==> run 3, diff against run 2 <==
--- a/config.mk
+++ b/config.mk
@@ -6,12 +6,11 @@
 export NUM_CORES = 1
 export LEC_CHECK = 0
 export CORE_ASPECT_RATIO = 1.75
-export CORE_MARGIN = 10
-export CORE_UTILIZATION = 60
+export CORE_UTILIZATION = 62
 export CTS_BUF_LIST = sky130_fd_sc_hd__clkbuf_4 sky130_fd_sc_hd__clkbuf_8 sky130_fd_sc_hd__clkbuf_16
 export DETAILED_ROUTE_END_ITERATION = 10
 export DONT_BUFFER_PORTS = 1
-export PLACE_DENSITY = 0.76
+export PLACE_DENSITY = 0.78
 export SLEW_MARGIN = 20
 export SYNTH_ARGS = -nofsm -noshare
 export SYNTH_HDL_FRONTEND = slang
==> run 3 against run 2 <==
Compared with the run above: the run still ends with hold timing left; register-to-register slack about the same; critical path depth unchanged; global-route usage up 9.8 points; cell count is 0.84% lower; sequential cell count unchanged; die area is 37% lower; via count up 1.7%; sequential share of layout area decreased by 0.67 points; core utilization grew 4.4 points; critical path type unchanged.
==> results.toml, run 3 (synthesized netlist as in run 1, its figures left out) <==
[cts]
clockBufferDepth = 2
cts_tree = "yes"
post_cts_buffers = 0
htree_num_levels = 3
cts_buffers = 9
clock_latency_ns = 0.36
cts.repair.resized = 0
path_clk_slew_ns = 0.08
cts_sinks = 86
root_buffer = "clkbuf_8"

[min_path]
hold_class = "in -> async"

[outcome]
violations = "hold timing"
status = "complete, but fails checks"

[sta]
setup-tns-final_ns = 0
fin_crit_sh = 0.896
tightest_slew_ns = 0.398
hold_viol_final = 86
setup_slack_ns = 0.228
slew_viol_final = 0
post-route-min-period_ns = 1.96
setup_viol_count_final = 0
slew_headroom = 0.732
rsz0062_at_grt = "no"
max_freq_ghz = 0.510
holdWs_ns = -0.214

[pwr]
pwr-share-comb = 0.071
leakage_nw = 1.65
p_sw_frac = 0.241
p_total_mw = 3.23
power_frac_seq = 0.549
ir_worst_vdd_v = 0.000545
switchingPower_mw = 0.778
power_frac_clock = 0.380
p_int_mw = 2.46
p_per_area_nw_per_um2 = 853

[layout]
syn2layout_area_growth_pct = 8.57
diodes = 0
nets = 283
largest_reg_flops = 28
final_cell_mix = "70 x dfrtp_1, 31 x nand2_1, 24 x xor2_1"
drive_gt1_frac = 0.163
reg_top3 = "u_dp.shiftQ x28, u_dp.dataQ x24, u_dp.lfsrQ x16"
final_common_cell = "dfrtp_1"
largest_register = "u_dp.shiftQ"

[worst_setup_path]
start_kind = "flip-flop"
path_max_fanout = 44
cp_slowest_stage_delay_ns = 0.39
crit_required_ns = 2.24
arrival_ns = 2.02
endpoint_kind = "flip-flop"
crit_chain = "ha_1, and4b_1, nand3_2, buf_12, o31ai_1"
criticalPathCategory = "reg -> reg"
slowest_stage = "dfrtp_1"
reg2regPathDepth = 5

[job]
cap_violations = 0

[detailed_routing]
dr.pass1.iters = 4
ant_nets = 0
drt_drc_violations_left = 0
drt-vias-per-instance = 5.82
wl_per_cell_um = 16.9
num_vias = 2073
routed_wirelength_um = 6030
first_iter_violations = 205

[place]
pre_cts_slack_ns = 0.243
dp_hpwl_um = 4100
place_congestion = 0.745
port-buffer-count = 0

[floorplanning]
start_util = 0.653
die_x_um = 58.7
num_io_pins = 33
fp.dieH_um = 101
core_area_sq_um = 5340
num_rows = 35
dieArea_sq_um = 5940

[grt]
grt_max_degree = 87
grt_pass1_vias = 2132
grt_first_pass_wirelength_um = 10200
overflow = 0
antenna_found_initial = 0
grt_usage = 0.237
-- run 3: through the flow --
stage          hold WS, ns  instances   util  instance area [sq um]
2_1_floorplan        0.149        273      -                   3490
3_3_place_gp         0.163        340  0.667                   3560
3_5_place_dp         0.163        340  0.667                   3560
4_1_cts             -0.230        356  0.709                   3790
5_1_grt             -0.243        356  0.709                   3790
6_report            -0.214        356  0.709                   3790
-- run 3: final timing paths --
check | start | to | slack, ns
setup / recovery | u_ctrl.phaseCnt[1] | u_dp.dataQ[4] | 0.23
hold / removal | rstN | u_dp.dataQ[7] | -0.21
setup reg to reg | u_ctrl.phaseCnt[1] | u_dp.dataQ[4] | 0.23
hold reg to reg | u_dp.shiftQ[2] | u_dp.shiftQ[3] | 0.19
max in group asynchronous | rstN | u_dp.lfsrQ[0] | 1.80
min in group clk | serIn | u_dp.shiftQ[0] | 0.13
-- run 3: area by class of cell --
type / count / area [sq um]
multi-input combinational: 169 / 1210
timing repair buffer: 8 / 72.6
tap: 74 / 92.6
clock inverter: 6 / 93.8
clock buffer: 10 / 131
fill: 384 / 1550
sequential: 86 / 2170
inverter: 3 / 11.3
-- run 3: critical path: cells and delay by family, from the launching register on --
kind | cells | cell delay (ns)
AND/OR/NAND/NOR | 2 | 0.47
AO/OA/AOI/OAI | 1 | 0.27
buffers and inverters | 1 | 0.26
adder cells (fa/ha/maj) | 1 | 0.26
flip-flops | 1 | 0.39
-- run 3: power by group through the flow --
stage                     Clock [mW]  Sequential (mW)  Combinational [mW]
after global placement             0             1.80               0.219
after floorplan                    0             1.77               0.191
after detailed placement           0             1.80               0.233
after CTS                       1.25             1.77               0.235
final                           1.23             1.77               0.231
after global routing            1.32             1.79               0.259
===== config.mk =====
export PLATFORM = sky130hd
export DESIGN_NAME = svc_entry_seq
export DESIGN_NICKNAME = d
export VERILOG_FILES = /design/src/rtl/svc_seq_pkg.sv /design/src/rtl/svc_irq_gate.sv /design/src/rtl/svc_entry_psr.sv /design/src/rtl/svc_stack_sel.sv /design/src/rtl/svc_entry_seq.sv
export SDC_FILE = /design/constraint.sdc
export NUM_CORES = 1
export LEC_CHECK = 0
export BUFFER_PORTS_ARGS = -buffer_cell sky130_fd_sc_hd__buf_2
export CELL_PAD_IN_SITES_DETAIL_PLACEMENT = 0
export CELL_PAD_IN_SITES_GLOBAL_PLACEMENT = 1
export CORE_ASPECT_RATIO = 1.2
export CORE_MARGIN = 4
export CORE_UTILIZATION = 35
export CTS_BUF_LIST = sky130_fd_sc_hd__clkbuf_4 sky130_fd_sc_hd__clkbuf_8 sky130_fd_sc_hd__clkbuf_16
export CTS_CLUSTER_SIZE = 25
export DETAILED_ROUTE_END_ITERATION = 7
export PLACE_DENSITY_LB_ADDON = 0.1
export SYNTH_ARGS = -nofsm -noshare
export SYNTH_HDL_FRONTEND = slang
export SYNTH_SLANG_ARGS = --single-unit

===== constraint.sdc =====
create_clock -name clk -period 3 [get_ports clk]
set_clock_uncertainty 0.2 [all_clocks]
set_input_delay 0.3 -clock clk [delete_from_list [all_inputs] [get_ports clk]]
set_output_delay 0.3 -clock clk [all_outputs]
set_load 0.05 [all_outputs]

◆ ◆ ◆ ◆

_TASK TO CARRY OUT_
Could you restate word for word the lines above from the one containing "post_cts_buffers = 0" through the one containing "setup-tns-final_ns = 0", both included, and nothing else?

_EXPECTED ANSWER_
post_cts_buffers = 0
htree_num_levels = 3
cts_buffers = 9
clock_latency_ns = 0.36
cts.repair.resized = 0
path_clk_slew_ns = 0.08
cts_sinks = 86
root_buffer = "clkbuf_8"

[min_path]
hold_class = "in -> async"

[outcome]
violations = "hold timing"
status = "complete, but fails checks"

[sta]
setup-tns-final_ns = 0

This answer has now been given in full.